Avec le Registre national des personnes physiques (RNPP), le Bénin dispose désormais d’un puissant outil d’identification numérique qui permet de suivre chaque citoyen à la trace. Lors d’un café politique organisé à Cotonou le vendredi 17 juillet 2025, l’expert en numérique Seth Amon Dèdèhouanou a exposé les mécanismes de surveillance numérique au Bénin, tout en appelant à une utilisation responsable des réseaux sociaux et à une gestion rigoureuse des données personnelles.
Le Bénin dispose aujourd’hui d’un outil d’identification puissant : le Registre national des personnes physiques (RNPP), piloté par l’Agence nationale d’identification des personnes (ANIP). Grâce à cette base de données centralisée, chaque citoyen béninois inscrit peut être localisé et identifié, où qu’il se trouve, en cas de besoin judiciaire ou administratif.
Pour l’expert en réglementation du numérique Seth Amon Dèdèhouanou, il s’agit là d’une révolution numérique majeure qui transforme profondément la relation entre les citoyens et l’État. « Avec l’ANIP, tout est verrouillé. C’est-à-dire, dès qu’on tape votre identifiant unique, on a le nom de votre papa, de votre maman, où est-ce que vous êtes et tout », a-t-il expliqué lors du café politique organisé par le Réseau Alumni des Jeunes leaders du Bénin.
Interopérabilité des services et surveillance invisible
Au cœur de ce système se trouve X-Road, la plateforme nationale d’échange de données. Cet outil assure l’interconnexion sécurisée et l’interopérabilité de l’ensemble des services publics et parapublics du pays. En d’autres termes, les différentes institutions peuvent désormais partager instantanément des informations liées à l’identité, aux télécommunications, ou encore aux services bancaires.

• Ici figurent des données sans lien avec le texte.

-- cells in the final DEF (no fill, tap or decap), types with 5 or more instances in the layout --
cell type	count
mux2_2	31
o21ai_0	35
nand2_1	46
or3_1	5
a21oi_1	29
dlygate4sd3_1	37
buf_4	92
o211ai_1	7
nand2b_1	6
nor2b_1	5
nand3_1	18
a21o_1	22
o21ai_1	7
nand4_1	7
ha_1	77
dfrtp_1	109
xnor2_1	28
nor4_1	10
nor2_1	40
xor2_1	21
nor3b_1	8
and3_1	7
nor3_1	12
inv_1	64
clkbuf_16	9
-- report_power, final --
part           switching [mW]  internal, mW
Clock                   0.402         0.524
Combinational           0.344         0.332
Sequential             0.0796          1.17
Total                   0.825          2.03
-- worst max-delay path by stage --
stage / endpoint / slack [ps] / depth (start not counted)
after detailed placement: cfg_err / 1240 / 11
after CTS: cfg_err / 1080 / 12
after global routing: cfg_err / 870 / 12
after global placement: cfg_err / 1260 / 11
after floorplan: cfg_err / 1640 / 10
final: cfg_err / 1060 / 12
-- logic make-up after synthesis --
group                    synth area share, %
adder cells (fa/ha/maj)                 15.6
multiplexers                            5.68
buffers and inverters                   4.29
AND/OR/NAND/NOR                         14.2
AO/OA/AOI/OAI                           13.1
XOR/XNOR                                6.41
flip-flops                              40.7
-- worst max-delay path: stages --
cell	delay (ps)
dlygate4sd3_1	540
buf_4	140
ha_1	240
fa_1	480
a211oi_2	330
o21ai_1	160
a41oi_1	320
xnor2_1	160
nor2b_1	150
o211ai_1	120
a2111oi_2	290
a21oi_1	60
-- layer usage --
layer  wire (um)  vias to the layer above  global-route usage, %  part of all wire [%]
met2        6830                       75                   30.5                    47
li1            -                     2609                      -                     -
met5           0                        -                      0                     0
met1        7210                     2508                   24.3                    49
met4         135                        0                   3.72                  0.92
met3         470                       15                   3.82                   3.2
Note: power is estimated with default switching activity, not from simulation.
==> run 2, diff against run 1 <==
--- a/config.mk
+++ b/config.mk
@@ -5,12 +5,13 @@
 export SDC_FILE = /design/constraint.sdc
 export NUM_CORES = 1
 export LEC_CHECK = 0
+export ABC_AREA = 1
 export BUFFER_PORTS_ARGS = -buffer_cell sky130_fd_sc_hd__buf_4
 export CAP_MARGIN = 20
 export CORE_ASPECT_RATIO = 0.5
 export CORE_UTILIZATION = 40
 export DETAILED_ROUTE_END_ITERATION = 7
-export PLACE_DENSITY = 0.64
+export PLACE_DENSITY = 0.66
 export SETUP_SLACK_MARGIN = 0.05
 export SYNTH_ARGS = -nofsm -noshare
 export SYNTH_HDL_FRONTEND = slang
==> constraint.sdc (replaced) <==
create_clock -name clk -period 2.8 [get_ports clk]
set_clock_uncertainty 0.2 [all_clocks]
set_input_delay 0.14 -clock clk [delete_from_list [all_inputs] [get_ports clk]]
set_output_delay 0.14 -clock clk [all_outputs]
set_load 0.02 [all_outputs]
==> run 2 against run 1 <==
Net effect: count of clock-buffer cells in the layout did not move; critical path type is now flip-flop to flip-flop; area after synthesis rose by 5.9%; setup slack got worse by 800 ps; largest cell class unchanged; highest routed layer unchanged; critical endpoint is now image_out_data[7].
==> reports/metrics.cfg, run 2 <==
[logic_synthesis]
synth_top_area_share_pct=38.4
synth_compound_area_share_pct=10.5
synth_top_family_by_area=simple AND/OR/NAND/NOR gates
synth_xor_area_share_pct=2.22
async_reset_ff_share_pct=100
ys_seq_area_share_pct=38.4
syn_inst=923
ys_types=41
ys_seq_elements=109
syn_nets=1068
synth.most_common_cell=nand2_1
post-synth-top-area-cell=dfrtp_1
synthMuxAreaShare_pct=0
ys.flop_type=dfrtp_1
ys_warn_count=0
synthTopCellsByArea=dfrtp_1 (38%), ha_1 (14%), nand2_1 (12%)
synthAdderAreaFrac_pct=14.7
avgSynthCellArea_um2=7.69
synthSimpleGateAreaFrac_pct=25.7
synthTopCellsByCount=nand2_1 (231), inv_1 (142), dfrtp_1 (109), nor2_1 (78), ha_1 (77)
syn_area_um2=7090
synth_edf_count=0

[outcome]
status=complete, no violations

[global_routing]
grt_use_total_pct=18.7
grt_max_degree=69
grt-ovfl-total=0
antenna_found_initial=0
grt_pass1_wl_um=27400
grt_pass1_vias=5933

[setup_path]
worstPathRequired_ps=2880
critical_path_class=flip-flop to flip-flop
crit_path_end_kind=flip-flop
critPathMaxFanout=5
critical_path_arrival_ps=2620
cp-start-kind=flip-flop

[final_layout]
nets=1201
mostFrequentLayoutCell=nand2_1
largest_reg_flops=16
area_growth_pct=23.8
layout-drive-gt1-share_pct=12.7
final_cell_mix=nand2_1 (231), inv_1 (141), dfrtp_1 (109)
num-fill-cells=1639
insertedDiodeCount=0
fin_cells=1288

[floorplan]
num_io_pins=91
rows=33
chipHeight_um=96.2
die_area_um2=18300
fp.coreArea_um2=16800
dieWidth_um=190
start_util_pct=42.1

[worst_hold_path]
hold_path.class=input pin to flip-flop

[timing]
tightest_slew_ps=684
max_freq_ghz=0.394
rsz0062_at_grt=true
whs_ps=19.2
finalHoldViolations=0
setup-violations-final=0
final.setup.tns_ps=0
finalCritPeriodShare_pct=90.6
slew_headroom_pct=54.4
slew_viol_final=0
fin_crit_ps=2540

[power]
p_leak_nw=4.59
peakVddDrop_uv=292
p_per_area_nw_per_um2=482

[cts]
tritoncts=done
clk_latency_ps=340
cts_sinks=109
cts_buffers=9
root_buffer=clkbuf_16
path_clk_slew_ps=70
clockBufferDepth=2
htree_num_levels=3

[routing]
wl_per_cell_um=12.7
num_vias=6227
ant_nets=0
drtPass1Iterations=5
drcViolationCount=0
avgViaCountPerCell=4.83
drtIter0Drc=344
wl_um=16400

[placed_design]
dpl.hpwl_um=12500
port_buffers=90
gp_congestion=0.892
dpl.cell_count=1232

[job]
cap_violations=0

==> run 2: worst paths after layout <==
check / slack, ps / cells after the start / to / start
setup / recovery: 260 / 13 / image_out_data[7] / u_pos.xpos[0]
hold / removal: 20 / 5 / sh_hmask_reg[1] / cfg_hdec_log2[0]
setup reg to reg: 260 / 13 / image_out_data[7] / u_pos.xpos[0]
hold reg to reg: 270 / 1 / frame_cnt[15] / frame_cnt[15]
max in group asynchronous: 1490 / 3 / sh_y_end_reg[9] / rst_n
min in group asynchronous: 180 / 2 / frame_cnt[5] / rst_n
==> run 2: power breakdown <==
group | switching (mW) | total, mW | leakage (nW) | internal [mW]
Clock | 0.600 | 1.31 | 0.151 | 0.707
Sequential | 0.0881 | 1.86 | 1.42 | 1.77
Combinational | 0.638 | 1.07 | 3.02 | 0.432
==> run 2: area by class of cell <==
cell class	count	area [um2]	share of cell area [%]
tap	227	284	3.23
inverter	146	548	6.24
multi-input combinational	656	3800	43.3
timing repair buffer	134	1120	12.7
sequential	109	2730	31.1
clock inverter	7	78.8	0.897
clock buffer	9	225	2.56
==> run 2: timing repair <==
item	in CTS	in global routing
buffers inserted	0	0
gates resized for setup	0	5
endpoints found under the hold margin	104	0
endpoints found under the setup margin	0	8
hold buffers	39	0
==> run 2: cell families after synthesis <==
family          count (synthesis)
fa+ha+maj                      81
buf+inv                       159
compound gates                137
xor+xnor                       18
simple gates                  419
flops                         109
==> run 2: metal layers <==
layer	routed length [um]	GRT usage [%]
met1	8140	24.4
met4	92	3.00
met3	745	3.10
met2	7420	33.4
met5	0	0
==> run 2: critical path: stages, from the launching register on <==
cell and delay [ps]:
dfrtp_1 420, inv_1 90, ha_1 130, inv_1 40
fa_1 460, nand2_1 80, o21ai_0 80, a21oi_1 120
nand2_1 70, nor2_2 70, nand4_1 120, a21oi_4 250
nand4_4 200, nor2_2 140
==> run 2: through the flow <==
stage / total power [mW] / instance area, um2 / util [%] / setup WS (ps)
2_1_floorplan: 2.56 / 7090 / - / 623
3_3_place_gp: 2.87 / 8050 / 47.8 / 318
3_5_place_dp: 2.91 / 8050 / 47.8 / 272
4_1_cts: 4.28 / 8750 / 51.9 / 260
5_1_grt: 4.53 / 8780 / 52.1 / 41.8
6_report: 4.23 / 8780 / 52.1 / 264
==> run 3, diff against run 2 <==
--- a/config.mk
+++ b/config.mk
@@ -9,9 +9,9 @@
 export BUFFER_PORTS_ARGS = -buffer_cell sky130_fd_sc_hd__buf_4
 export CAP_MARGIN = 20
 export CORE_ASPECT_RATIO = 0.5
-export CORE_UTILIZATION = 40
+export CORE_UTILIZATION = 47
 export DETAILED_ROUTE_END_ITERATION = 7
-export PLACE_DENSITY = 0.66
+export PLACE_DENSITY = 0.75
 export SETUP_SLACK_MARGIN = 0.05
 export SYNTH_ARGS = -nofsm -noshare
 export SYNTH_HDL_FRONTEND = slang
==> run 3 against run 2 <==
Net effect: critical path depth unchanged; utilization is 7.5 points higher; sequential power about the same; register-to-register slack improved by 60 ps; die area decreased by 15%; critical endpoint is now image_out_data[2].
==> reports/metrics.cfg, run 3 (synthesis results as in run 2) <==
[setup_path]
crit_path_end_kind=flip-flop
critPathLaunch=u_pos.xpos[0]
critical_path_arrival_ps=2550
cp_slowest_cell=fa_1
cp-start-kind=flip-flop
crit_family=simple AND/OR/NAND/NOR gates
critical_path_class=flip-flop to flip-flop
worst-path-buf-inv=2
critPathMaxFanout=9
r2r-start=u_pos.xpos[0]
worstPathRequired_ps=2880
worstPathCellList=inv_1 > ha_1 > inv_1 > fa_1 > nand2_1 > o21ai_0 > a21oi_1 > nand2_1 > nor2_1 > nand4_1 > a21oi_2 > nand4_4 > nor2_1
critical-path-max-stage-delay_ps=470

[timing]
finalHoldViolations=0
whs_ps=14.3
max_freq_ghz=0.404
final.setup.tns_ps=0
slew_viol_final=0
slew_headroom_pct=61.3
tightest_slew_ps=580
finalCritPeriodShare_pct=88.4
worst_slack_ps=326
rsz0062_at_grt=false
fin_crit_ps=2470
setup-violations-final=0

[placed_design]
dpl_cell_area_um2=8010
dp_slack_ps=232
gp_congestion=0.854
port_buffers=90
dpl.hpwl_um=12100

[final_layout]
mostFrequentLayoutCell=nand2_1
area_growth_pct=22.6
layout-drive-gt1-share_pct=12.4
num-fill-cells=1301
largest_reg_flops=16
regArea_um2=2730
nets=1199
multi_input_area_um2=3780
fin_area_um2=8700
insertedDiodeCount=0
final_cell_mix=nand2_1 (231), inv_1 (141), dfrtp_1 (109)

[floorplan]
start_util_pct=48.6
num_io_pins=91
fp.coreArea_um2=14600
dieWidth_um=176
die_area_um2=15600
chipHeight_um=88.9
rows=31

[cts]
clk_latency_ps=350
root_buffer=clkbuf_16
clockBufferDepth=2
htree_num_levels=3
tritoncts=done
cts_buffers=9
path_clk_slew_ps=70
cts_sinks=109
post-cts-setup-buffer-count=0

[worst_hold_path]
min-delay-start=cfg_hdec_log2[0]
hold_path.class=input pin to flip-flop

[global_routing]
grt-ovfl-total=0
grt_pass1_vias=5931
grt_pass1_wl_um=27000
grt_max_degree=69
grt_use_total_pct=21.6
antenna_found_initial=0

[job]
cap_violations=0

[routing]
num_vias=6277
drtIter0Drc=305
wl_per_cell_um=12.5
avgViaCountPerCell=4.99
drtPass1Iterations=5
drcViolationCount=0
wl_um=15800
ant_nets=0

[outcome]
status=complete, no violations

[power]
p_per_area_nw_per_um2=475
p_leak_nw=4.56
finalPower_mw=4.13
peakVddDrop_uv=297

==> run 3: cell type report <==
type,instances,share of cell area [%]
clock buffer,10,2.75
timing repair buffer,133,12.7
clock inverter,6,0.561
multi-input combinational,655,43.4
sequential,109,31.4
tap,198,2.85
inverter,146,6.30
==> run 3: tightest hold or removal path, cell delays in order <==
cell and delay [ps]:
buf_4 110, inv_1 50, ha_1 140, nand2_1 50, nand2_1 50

« On a mis une base de données unique pour tous les opérateurs, et c’est lié à tout ce système. On connaît tous vos numéros de téléphone », a déclaré l’expert, avant de préciser : « Quand on va chez les opérateurs, on sait qu’actuellement, votre téléphone est peut-être dans cette salle, parce que ça envoie les coordonnées. (…) Avec le temps, on sait que chaque soir, sur les réseaux, vous dormez à Akpakpa. »

Vers une surveillance permanente ?
Ce système, s’il offre des avantages en matière de sécurité et de lutte contre la fraude, soulève également de sérieuses questions sur les libertés individuelles et la protection des données personnelles. Les traces numériques laissées par les citoyens peuvent être exploitées à des fins de surveillance accrue, ce qui n’est pas sans risque dans un contexte de faible culture de protection des données.
Seth Amon Dèdèhouanou met en garde : « L’identité numérique est devenue un enjeu stratégique. Il est impératif que les citoyens béninois prennent conscience des implications de leurs activités en ligne, notamment sur les réseaux sociaux, et s’approprient les principes de la protection des données à caractère personnel. »
Pour prévenir les dérives et garantir les droits fondamentaux des citoyens, l’expert en numérique appelle à un usage éclairé des technologies et à une régulation rigoureuse des traitements de données. Il plaide également pour une plus grande sensibilisation à l’éthique numérique et à la maîtrise des outils digitaux.